I've reached a point where I want to start putting lasers together myself. I understand the basic idea but what's driving me crazy is the concept of the driver. I know it's needed to regulate the voltage, that's its purpose. I could buy a driver with a vague understanding of it but to really start to build lasers I need to know exactly what's needed. *I can assemble computers, I know what parts to buy they are easy to put together. I see with lasers having no clue about the parts or what they do is a problem.

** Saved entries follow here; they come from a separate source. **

File: src/thorDecodePkg.sv
// ============================
// Thor decode shared definitions
// Opcodes, function codes and the 40-bit instruction formats
// ============================
package thorDecodePkg;

	localparam int InsnWidth = 40;

	typedef logic [4:0] RegNum;

	// Link value k lives in register 28+k
	localparam RegNum LinkRegBase = 5'd28;

	// ============================
	// Encodings
	// ============================
	typedef enum logic [6:0] {
		R2    = 7'd2,
		ADDI  = 7'd4,
		ANDI  = 7'd8,
		ORI   = 7'd9,
		SLTUI = 7'd11,
		JMP   = 7'd32,
		BRA   = 7'd33,
		RTS   = 7'd35,
		JEQ   = 7'd38,
		JNE   = 7'd39,
		JLT   = 7'd40,
		EXI   = 7'd48,
		LDB   = 7'd64,
		LDBU  = 7'd65,
		LDW   = 7'd66,
		LDWU  = 7'd67,
		LDO   = 7'd70,
		STB   = 7'd80,
		STW   = 7'd81,
		STO   = 7'd83,
		NOP   = 7'd127
	} opcodeT;

	// Function field of the R2 group
	typedef enum logic [6:0] {
		ADD = 7'd4,
		SUB = 7'd5,
		AND = 7'd8,
		OR  = 7'd9,
		MUL = 7'd16,
		DIV = 7'd19,
		SLL = 7'd32
	} funcT;

	typedef enum logic [1:0] {
		byteSz  = 2'd0,
		wydeSz  = 2'd1,
		tetraSz = 2'd2,
		octaSz  = 2'd3
	} memSizeT;

	// ============================
	// Formats, highest field first
	// ============================
	typedef struct packed {
		logic [InsnWidth-35:0] spare;
		funcT func;
		RegNum Rc;
		RegNum Rb;
		RegNum Ra;
		RegNum Rt;
		opcodeT opcode;
	} r3Fmt;

	typedef struct packed {
		logic [22:0] imm;
		RegNum Ra;
		RegNum Rt;
		opcodeT opcode;
	} riFmt;

	// Rt carries the data register on stores
	typedef struct packed {
		logic [22:0] disp;
		RegNum Ra;
		RegNum Rt;
		opcodeT opcode;
	} memFmt;

	typedef struct packed {
		logic [InsnWidth-38:0] spare;
		logic [17:0] tgt;
		RegNum Rc;
		RegNum Ra;
		logic [1:0] lk;
		opcodeT opcode;
	} jxxFmt;

	typedef struct packed {
		logic [InsnWidth-10:0] tgt;
		logic [1:0] lk;
		opcodeT opcode;
	} jmpFmt;

	// Upper immediate bits for the word that follows
	typedef struct packed {
		logic [InsnWidth-8:0] payload;
		opcodeT opcode;
	} prefixFmt;

	typedef union packed {
		r3Fmt r3;
		riFmt ri;
		memFmt mem;
		jxxFmt jxx;
		jmpFmt jmp;
		prefixFmt prefix;
	} insnFmt;

endpackage

File: src/flowDecode.sv
`timescale 1ns/100ps
// ============================
// Flow-change decode
// Jump and branch kinds and the branch target
// ============================
module flowDecode #(
	parameter int ValueWidth = 64
) (
	input  logic clk,
	input  logic rstN,
	input  thorDecodePkg::insnFmt insn,
	input  logic insnValid,
	output logic isJump,
	output logic isCondBranch,
	output logic isBranch,
	output logic isReturn,
	output logic isFlowChange,
	output logic [ValueWidth-1:0] branchTarget
);

	localparam int LongWidth = thorDecodePkg::InsnWidth - 9;

	thorDecodePkg::opcodeT op;
	logic jumpNext;
	logic condNext;
	logic braNext;
	logic retNext;
	logic [ValueWidth-1:0] targetNext;

	assign op = insn.r3.opcode;
	assign jumpNext = op == thorDecodePkg::JMP;
	assign condNext = op inside {thorDecodePkg::JEQ, thorDecodePkg::JNE, thorDecodePkg::JLT};
	assign braNext = op == thorDecodePkg::BRA;
	assign retNext = op == thorDecodePkg::RTS;

	// Targets count halfwords, so bit 0 is always clear
	always_comb
	begin
		if (condNext)
			targetNext = {{(ValueWidth-19){insn.jxx.tgt[17]}}, insn.jxx.tgt, 1'b0};
		else if (jumpNext || braNext)
			targetNext = {{(ValueWidth-LongWidth-1){insn.jmp.tgt[LongWidth-1]}},
				insn.jmp.tgt, 1'b0};
		else
			targetNext = '0;
	end

	always_ff @(posedge clk)
	begin
		if (!rstN)
		begin
			isJump <= 1'b0;
			isCondBranch <= 1'b0;
			isBranch <= 1'b0;
			isReturn <= 1'b0;
			isFlowChange <= 1'b0;
			branchTarget <= '0;
		end
		else
		begin
			isJump <= jumpNext;
			isCondBranch <= condNext;
			isBranch <= braNext;
			isReturn <= retNext;
			isFlowChange <= jumpNext | condNext | braNext | retNext;
			branchTarget <= targetNext;
		end
	end

endmodule

File: src/immBuild.sv
`timescale 1ns/100ps
// ============================
// Immediate builder
// Base constant, merged with a pending EXI prefix
// ============================
module immBuild #(
	parameter int ValueWidth = 64
) (
	input  logic clk,
	input  logic rstN,
	input  thorDecodePkg::insnFmt insn,
	input  logic insnValid,
	output logic [ValueWidth-1:0] imm,
	output logic isPrefix
);

	localparam int PayloadWidth = thorDecodePkg::InsnWidth - 7;

	thorDecodePkg::opcodeT op;
	logic [ValueWidth-1:0] baseImm;
	logic [ValueWidth-1:0] immNext;
	logic isExi;
	logic pendValid;
	logic [PayloadWidth-1:0] pendPayload;

	assign op = insn.r3.opcode;
	assign isExi = op == thorDecodePkg::EXI;

	// ============================
	// Base constant
	// ============================
	always_comb
	begin
		case (op)
			thorDecodePkg::ADDI:
				baseImm = {{(ValueWidth-23){insn.ri.imm[22]}}, insn.ri.imm};
			thorDecodePkg::LDB, thorDecodePkg::LDBU, thorDecodePkg::LDW,
			thorDecodePkg::LDWU, thorDecodePkg::LDO,
			thorDecodePkg::STB, thorDecodePkg::STW, thorDecodePkg::STO:
				baseImm = {{(ValueWidth-23){insn.mem.disp[22]}}, insn.mem.disp};
			// Ones on the left keep the upper bits of the operand
			thorDecodePkg::ANDI:
				baseImm = {{(ValueWidth-23){1'b1}}, insn.ri.imm};
			thorDecodePkg::ORI, thorDecodePkg::SLTUI:
				baseImm = {{(ValueWidth-23){1'b0}}, insn.ri.imm};
			thorDecodePkg::R2:
				baseImm = (insn.r3.func == thorDecodePkg::SLL) ?
					{{(ValueWidth-5){1'b0}}, insn.r3.Rb} : '0;
			default:
				baseImm = '0;
		endcase

		// Prefix supplies everything above bit 22
		if (pendValid && baseImm != '0)
			immNext = {{(ValueWidth-PayloadWidth-23){pendPayload[PayloadWidth-1]}},
				pendPayload, baseImm[22:0]};
		else
			immNext = baseImm;
	end

	// ============================
	// Prefix tracking
	// ============================
	always_ff @(posedge clk)
	begin
		if (!rstN)
		begin
			imm <= '0;
			isPrefix <= 1'b0;
			pendValid <= 1'b0;
		end
		else
		begin
			imm <= immNext;
			isPrefix <= insnValid & isExi;
			// Idle cycles leave the pending prefix alone
			if (insnValid)
				pendValid <= isExi;
		end
	end

	always_ff @(posedge clk)
	begin
		if (insnValid && isExi)
			pendPayload <= insn.prefix.payload;
	end

endmodule

File: src/memClassify.sv
`timescale 1ns/100ps
// ============================
// Memory classification
// Load/store kind, access size and multi-cycle flag
// ============================
module memClassify (
	input  logic clk,
	input  logic rstN,
	input  thorDecodePkg::insnFmt insn,
	input  logic insnValid,
	output logic isLoad,
	output logic loadZeroExt,
	output logic isStore,
	output thorDecodePkg::memSizeT memSize,
	output logic multiCycle
);

	thorDecodePkg::opcodeT op;
	logic loadNext;
	logic storeNext;
	logic zextNext;
	logic mulDiv;
	thorDecodePkg::memSizeT sizeNext;

	assign op = insn.r3.opcode;
	assign loadNext = op inside {thorDecodePkg::LDB, thorDecodePkg::LDBU,
		thorDecodePkg::LDW, thorDecodePkg::LDWU, thorDecodePkg::LDO};
	assign storeNext = op inside {thorDecodePkg::STB, thorDecodePkg::STW, thorDecodePkg::STO};
	assign zextNext = op inside {thorDecodePkg::LDBU, thorDecodePkg::LDWU};
	assign mulDiv = (op == thorDecodePkg::R2) &&
		(insn.r3.func inside {thorDecodePkg::MUL, thorDecodePkg::DIV});

	always_comb
	begin
		case (op)
			thorDecodePkg::LDB, thorDecodePkg::LDBU, thorDecodePkg::STB:
				sizeNext = thorDecodePkg::byteSz;
			thorDecodePkg::LDW, thorDecodePkg::LDWU, thorDecodePkg::STW:
				sizeNext = thorDecodePkg::wydeSz;
			default: sizeNext = thorDecodePkg::octaSz;   // LDO, STO and non-memory
		endcase
	end

	always_ff @(posedge clk)
	begin
		if (!rstN)
		begin
			isLoad <= 1'b0;
			loadZeroExt <= 1'b0;
			isStore <= 1'b0;
			memSize <= thorDecodePkg::byteSz;
			multiCycle <= 1'b0;
		end
		else
		begin
			isLoad <= loadNext;
			loadZeroExt <= zextNext;
			isStore <= storeNext;
			memSize <= sizeNext;
			multiCycle <= loadNext | storeNext | mulDiv;
		end
	end

endmodule

File: src/regSelect.sv
`timescale 1ns/100ps
// ============================
// Register selection
// Source and target registers plus write enable
// ============================
module regSelect (
	input  logic clk,
	input  logic rstN,
	input  thorDecodePkg::insnFmt insn,
	input  logic insnValid,
	output thorDecodePkg::RegNum ra,
	output thorDecodePkg::RegNum rb,
	output thorDecodePkg::RegNum rc,
	output thorDecodePkg::RegNum rt,
	output logic rfWrite
);

	thorDecodePkg::opcodeT op;
	thorDecodePkg::RegNum raNext;
	thorDecodePkg::RegNum rcNext;
	thorDecodePkg::RegNum rtNext;
	logic linked;
	logic writeNext;

	assign op = insn.r3.opcode;
	// lk sits at the same bits in jxx and jmp
	assign linked = insn.jmp.lk != 2'd0;

	always_comb
	begin
		case (op)
			thorDecodePkg::RTS: raNext = thorDecodePkg::LinkRegBase;
			thorDecodePkg::JEQ, thorDecodePkg::JNE, thorDecodePkg::JLT:
				raNext = insn.jxx.Ra;
			default: raNext = insn.r3.Ra;
		endcase

		// Store data goes out on the third read port
		case (op)
			thorDecodePkg::STB, thorDecodePkg::STW, thorDecodePkg::STO:
				rcNext = insn.mem.Rt;
			thorDecodePkg::JEQ, thorDecodePkg::JNE, thorDecodePkg::JLT:
				rcNext = insn.jxx.Rc;
			default: rcNext = insn.r3.Rc;
		endcase

		rtNext = insn.r3.Rt;
		writeNext = 1'b0;
		case (op)
			thorDecodePkg::STB, thorDecodePkg::STW, thorDecodePkg::STO,
			thorDecodePkg::EXI, thorDecodePkg::RTS, thorDecodePkg::NOP:
				rtNext = '0;
			thorDecodePkg::JMP, thorDecodePkg::BRA,
			thorDecodePkg::JEQ, thorDecodePkg::JNE, thorDecodePkg::JLT:
			begin
				rtNext = linked ? thorDecodePkg::LinkRegBase + {3'd0, insn.jmp.lk} : '0;
				writeNext = linked;
			end
			thorDecodePkg::R2, thorDecodePkg::ADDI, thorDecodePkg::ANDI,
			thorDecodePkg::ORI, thorDecodePkg::SLTUI,
			thorDecodePkg::LDB, thorDecodePkg::LDBU, thorDecodePkg::LDW,
			thorDecodePkg::LDWU, thorDecodePkg::LDO:
				writeNext = 1'b1;
			default: ;
		endcase
	end

	always_ff @(posedge clk)
	begin
		if (!rstN)
		begin
			ra <= '0;
			rb <= '0;
			rc <= '0;
			rt <= '0;
			rfWrite <= 1'b0;
		end
		else
		begin
			ra <= raNext;
			rb <= insn.r3.Rb;
			rc <= rcNext;
			rt <= rtNext;
			rfWrite <= insnValid & writeNext;
		end
	end

endmodule

File: src/thorDecodeStage.sv
`timescale 1ns/100ps
// ============================
// Thor decode stage
// Registered decode record, one cycle after the word
// ============================
module thorDecodeStage #(
	parameter int ValueWidth = 64
) (
	input  logic clk,
	input  logic rstN,
	input  thorDecodePkg::insnFmt insn,
	input  logic insnValid,
	output logic decValid,
	output thorDecodePkg::RegNum ra,
	output thorDecodePkg::RegNum rb,
	output thorDecodePkg::RegNum rc,
	output thorDecodePkg::RegNum rt,
	output logic rfWrite,
	output logic [ValueWidth-1:0] imm,
	output logic isPrefix,
	output logic isLoad,
	output logic loadZeroExt,
	output logic isStore,
	output thorDecodePkg::memSizeT memSize,
	output logic multiCycle,
	output logic isJump,
	output logic isCondBranch,
	output logic isBranch,
	output logic isReturn,
	output logic isFlowChange,
	output logic [ValueWidth-1:0] branchTarget
);

	// Valid follows the word through the single stage
	always_ff @(posedge clk)
	begin
		if (!rstN)
			decValid <= 1'b0;
		else
			decValid <= insnValid;
	end

	regSelect uRegSelect (
		.clk      (clk),
		.rstN     (rstN),
		.insn     (insn),
		.insnValid(insnValid),
		.ra       (ra),
		.rb       (rb),
		.rc       (rc),
		.rt       (rt),
		.rfWrite  (rfWrite)
	);

	immBuild #(.ValueWidth(ValueWidth)) uImmBuild (
		.clk      (clk),
		.rstN     (rstN),
		.insn     (insn),
		.insnValid(insnValid),
		.imm      (imm),
		.isPrefix (isPrefix)
	);

	memClassify uMemClassify (
		.clk        (clk),
		.rstN       (rstN),
		.insn       (insn),
		.insnValid  (insnValid),
		.isLoad     (isLoad),
		.loadZeroExt(loadZeroExt),
		.isStore    (isStore),
		.memSize    (memSize),
		.multiCycle (multiCycle)
	);

	flowDecode #(.ValueWidth(ValueWidth)) uFlowDecode (
		.clk         (clk),
		.rstN        (rstN),
		.insn        (insn),
		.insnValid   (insnValid),
		.isJump      (isJump),
		.isCondBranch(isCondBranch),
		.isBranch    (isBranch),
		.isReturn    (isReturn),
		.isFlowChange(isFlowChange),
		.branchTarget(branchTarget)
	);

endmodule

File: config.mk
export PLATFORM = sky130hd
export DESIGN_NAME = thorDecodeStage
export DESIGN_NICKNAME = d
export VERILOG_FILES = /design/src/thorDecodePkg.sv /design/src/flowDecode.sv /design/src/immBuild.sv /design/src/memClassify.sv /design/src/regSelect.sv /design/src/thorDecodeStage.sv
export SDC_FILE = /design/constraint.sdc
export NUM_CORES = 1
export LEC_CHECK = 0
export BUFFER_PORTS_ARGS = -buffer_cell sky130_fd_sc_hd__buf_2
export CAP_MARGIN = 0
export CELL_PAD_IN_SITES_DETAIL_PLACEMENT = 0
export CELL_PAD_IN_SITES_GLOBAL_PLACEMENT = 2
export CORE_MARGIN = 3
export CORE_UTILIZATION = 30
export DETAILED_ROUTE_END_ITERATION = 10
export PLACE_DENSITY_LB_ADDON = 0.1
export SLEW_MARGIN = 20
export SYNTH_ARGS = -nofsm -noshare
export SYNTH_HDL_FRONTEND = slang
export SYNTH_SLANG_ARGS = --single-unit
File: constraint.sdc
create_clock -name clk -period 8.1 [get_ports clk]
set_input_delay 1.62 -clock clk [delete_from_list [all_inputs] [get_ports clk]]
set_output_delay 1.62 -clock clk [all_outputs]
set_load 0.02 [all_outputs]
After elaboration in Yosys (flattened, before gate mapping)
Index checks and enable logic that the tools add are counted.
- register bits after elaboration: 196
- input port bits: 43
- output and inout bits: 162
- word-level logic and storage cells: 87
- add/subtract/negate cells: 1
- eq/ne operators: 24
- muxes and demuxes: 11
- bitwise logic cells: 8
- reduce and logical (&&, ||, !) cells: 21
- operator list (operator ; number):
    case mux 64 bit (4 select lines) ; 1
    2-to-1 mux 64 bit ; 3
    nonzero test 64 bit ; 1
    equality test 7 bit (second input constant) ; 9
    equality test 7 x 6 -> 1 bit (second input constant) ; 8
    case mux 5 bit (2 select lines) ; 3
    equality test 7 x 4 -> 1 bit (second input constant) ; 3
    equality test 7 x 5 -> 1 bit (second input constant) ; 2
    OR reduction 3 bit ; 4
    2-to-1 mux 5 bit ; 2
    OR reduction 10 bit ; 1
    OR reduction 9 bit ; 1
    equality test 7 x 2 -> 1 bit (second input constant) ; 1
    equality test 7 x 3 -> 1 bit (second input constant) ; 1
    nonzero test 2 bit ; 3
    nonzero test 3 bit ; 2
    OR reduction 6 bit ; 1
    OR 1 bit ; 5
    nonzero test 5 bit ; 1
    OR reduction 5 bit ; 1
    adder 3 x 3 -> 4 bit (first input constant) ; 1
    case mux 2 bit (2 select lines) ; 1
    OR reduction 2 bit ; 2
    logical AND 1 bit ; 3
    other kinds (4) ; 5

Longest topological paths before layout
Gate-level depths: netlist of run 1.
- depth after elaboration: 6
- mapped depth: 7
- mapped depth without buffers: 5

Cells and area by module
From an unflattened synthesis of run 1, not the netlist that was laid out.
- cells, all modules: 492
- area total of the unflattened synthesis: 5729.2 µm²
- by module, submodules not included (module ; instances ; cells each ; area each (µm²)):
    immBuild ; 1 ; 236 ; 2977.9
    flowDecode ; 1 ; 130 ; 1461.4
    regSelect ; 1 ; 97 ; 997.2
    memClassify ; 1 ; 27 ; 266.5
    thorDecodeStage ; 1 ; 2 ; 26.3

Worst setup path before layout of run 1
OpenSTA, ideal clock, no wires.
- path kind: in2reg
- start point: in insn[4] (netlist name)
- end point: reg uImmBuild.pendPayload[0], enable pin
- setup time: 521 ps
- arrival time: 5852 ps
- data required time: 7579 ps
- slack: 1727 ps
- stages: 3
- path buffers: 1
- path through: clkbuf_1 or3b_1 nor4b_1
- longest elaborated chain between the ends: 2
- ends and longest elaborated chain (what ; RTL line ; text):
    start, declared ; thorDecodeStage.sv:11 ; input thorDecodePkg::insnFmt insn,
    equality test 7 x 6 -> 1 bit ; immBuild.sv:27 ; assign isExi = op == thorDecodePkg::EXI;
    logical AND 1 bit ; immBuild.sv:84 ; if (insnValid && isExi)
    end signal, assigned ; immBuild.sv:85 ; pendPayload <= insn.prefix.payload;
    end, declared ; immBuild.sv:24 ; logic [PayloadWidth-1:0] pendPayload;
No other way between the ends.
A chain may end at the register's enable or synchronous reset.

Final worst setup path of run 1
- start point: in insn[20] (netlist name)
- end point: reg uImmBuild.imm[24]
- longest elaborated chain between the ends: 5
- ends and longest elaborated chain (what ; RTL line ; text):
    2-to-1 mux 5 bit ; immBuild.sv:47 ; baseImm = (insn.r3.func == thorDecodePkg::SLL) ?
    case mux 64 bit (4 select lines) * ; immBuild.sv:34 ; case (op)
    nonzero test 64 bit * ; immBuild.sv:54 ; if (pendValid && baseImm != '0)
    logical AND 1 bit * ; immBuild.sv:54 ;
    2-to-1 mux 64 bit * ; immBuild.sv:54 ;
    end signal, assigned ; immBuild.sv:74 ; imm <= immNext;
    end, declared ; immBuild.sv:13 ; output logic [ValueWidth-1:0] imm,
Every way passes the cells marked *; elsewhere a longest branch is shown, timed or not.

==> results.toml, run 1 <==
[clocking]
post_cts_buffers = 0
cts_tree = "built"
clk_latency_ns = 0.42
cts_resized = 0
numClockSinks = 155
postCtsHoldBufs = 0
clockBufferDepth = 2
htreeDepth = 4
numCtsBuffers = 17
path_clk_slew_ns = 0.06
cts_root_buf = "clkbuf_16"

[synth]
synthFlopType = "dfxtp_1"
avgSynthCellArea_um2 = 11.21
synthArstFlopShare_pct = 0
synth_cell_types = 54
synth_common_cells = "dfxtp_1, buf_4, inv_1, edfxtp_1, a21oi_2"
syn_nets = 542
synth.most_common_cell = "dfxtp_1"
syn_area_um2 = 5595
synth-seq-area-share_pct = 61.36
synth-seq-cells = 155
yosys.area.top_type_share_pct = 43.65
synth_edf_count = 33
synthTopCellsByArea = "dfxtp_1, edfxtp_1, buf_4, a21oi_2, inv_1"
ys_warn_count = 0
synth_top_cell_by_area = "dfxtp_1"
netlist_instances = 499

[floorplan]
fp.dieH_um = 142.6
core-area_um2 = 18150
std_cell_rows = 49
die_w_um = 142.6
dieArea_um2 = 20330
ios = 205
initial_core_util_pct = 30.83

[finish]
layout.area.seq_um2 = 3435
syn_to_final_growth_pct = 26.23
final_core_util_pct = 38.92
layout-drive-gt1-share_pct = 40.81
fill_cells = 1799
n_antenna_cell = 0
multiInputGateArea_um2 = 1550
nNetsFinal = 694

[sta]
relSlewSlack_pct = 30.23
tns_ns = 0
finalHoldViolCount = 0
fin_crit_ns = 3.459
fin_hold_ws_ns = 0.4826
slew_violations = 0
rsz0062_at_grt = "no"
clock_skew_ns = 0.004983
worst_pin_slew_ns = 1.047
setup_viol = 0
fin_crit_sh_pct = 42.71
max_freq_mhz = 289.1

[routing]
vias_per_cell = 4.525
drc = 0
detail_route.wl_per_cell_um = 18.48
drt_wl_total_um = 16500
first_iter_violations = 268
dr.pass1.iters = 6
drtAntennaViolNets = 0
vias = 4041

[global_routing]
grt_pass1_vias = 3911
grt_pass1_wl_um = 24010
antenna_found_initial = 0
grt_max_degree = 35
grt_use_total_pct = 16.05
grt-ovfl-total = 0

[placed_design]
place_congestion = 0.7525
portBuffers = 203
post-dp-hpwl_um = 11550

[power_and_ir_drop]
power_density_nw_per_um2 = 241.8
vdd_drop_max_mv = 0.1453
leakagePower_uw = 0.003472

[critical_path]
crit_required_ns = 8.34
cp.arrival_ns = 3.70
critPathKind = "input port to register"
start_kind = "input port"
cp_max_fo = 32
setup.worst_path.end_class = "register"

[run_status]
outcome = "finished clean"

[hold_path]
hold_class = "register to register"

[job]
maxCapViolations = 0
state kept, by name, summed over array words and instances (netlist names), 2 cells and up:
signal	cells
uRegSelect.ra	5
uImmBuild.pendPayload	33
uFlowDecode.branchTarget	31
uRegSelect.rb	5
uRegSelect.rc	5
uRegSelect.rt	5
uMemClassify.memSize	2
uImmBuild.imm	56
through the flow:
step / total power (uW) / instance area (um^2) / worst slack [ns] / cells
2_1_floorplan: 879.8 / 5595 / 1.727 / 499
3_3_place_gp: 929.3 / 6460 / 4.182 / 861
3_5_place_dp: 928.7 / 6460 / 4.148 / 861
4_1_cts: 1729 / 7063 / 4.565 / 893
5_1_grt: 1767 / 7063 / 4.520 / 893
6_report: 1708 / 7063 / 4.641 / 893
worst max-delay path, cell delays in order:
cell and delay [ns]:
buf_2 0.15, or4_1 0.59, nor4_1 0.35, a221oi_2 0.14, o31ai_4 0.22, buf_4 0.51, a21oi_1 0.11
power by group:
group	internal, uW	leakage (uW)	total (uW)	switching [uW]
clock	497	0.000296	797	300
sequential	802	0.00129	806	4.12
combinational	31.1	0.00189	105	74.2
total	1330	0.00347	1710	378
metal layers:
| layer | vias to the layer above | GRT usage, % | wire length [um] |
|---|---|---|---|
| met5 | - | 0 | 0 |
| met4 | 0 | 5.453 | 216 |
| met3 | 20 | 4.402 | 1113 |
| met2 | 174 | 23.66 | 7213 |
| met1 | 1867 | 22.72 | 7959 |
| li1 | 1980 | - | - |
final timing paths:
check	startpoint	depth (start not counted)	end	slack [ns]
setup / recovery	insn[20]	7	uImmBuild.imm[24]	4.64
hold reg to reg	uImmBuild.pendPayload[32]	2	uImmBuild.imm[62]	0.48
setup reg to reg	uImmBuild.pendValid	5	uImmBuild.imm[24]	5.83
hold / removal	uImmBuild.pendPayload[32]	2	uImmBuild.imm[62]	0.48
cell type report:
class / count / share of cell area, %
Multi-Input combinational cell: 230 / 21.95
Clock inverter: 5 / 0.7795
Sequential cell: 155 / 48.63
Timing Repair Buffer: 205 / 14.60
Inverter: 42 / 2.232
Clock buffer: 27 / 7.759
Tap cell: 229 / 4.057
cells by family after synthesis:
group	Yosys count	synth area share (%)
flops	155	61.36
simple gates	119	12.10
buf+inv	114	11.05
compound gates	107	14.94
xor+xnor	2	0.3131
mux	1	0.1789
other cells	1	0.06702
cell usage in the layout (no fill, tap or decap), drive strengths merged, types with 3 or more instances in the layout:
master  count
a211oi      3
a21o       11
a21oi      49
a22o       13
a22oi      11
and2        8
and3       21
buf       205
clkbuf     27
clkinv      3
dfxtp     122
edfxtp     33
inv        43
nand2      18
nand2b      3
nor2       24
nor2b       6
nor3        8
nor4        8
nor4b       4
o21a        3
o21ai       7
or3         4
(Power assumes the default switching activity.)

I've looked at all the tutorials. The parts in a driver are the: regular, resistor, potentiometer, and capacitor. Now this the issue. I need to understand how the driver works more than anything. What I can't grasp are Ohms, a measure of electrical resistance. *

I'll ask for an example then say I want to build a handheld blu-ray laser that uses a 6X diode at 200mW of power. How does that translate for what's needed in the driver? What must each part specifications be? Ohms, voltage?

Perhaps a better question what do I need to know when buying a driver? I see mA is what's focused on in the selling. What does mA in a driver translate to? I know what mA stands for but what is the difference between 50mA driver setting and a 450mA? Is there a rule that certain amount is needed per mw in the laser?

There is so much information here it is an overload for me. Imagine a book that covers world history when you have little understanding of *history. There are many tutorials here but getting the basic information has proved difficult.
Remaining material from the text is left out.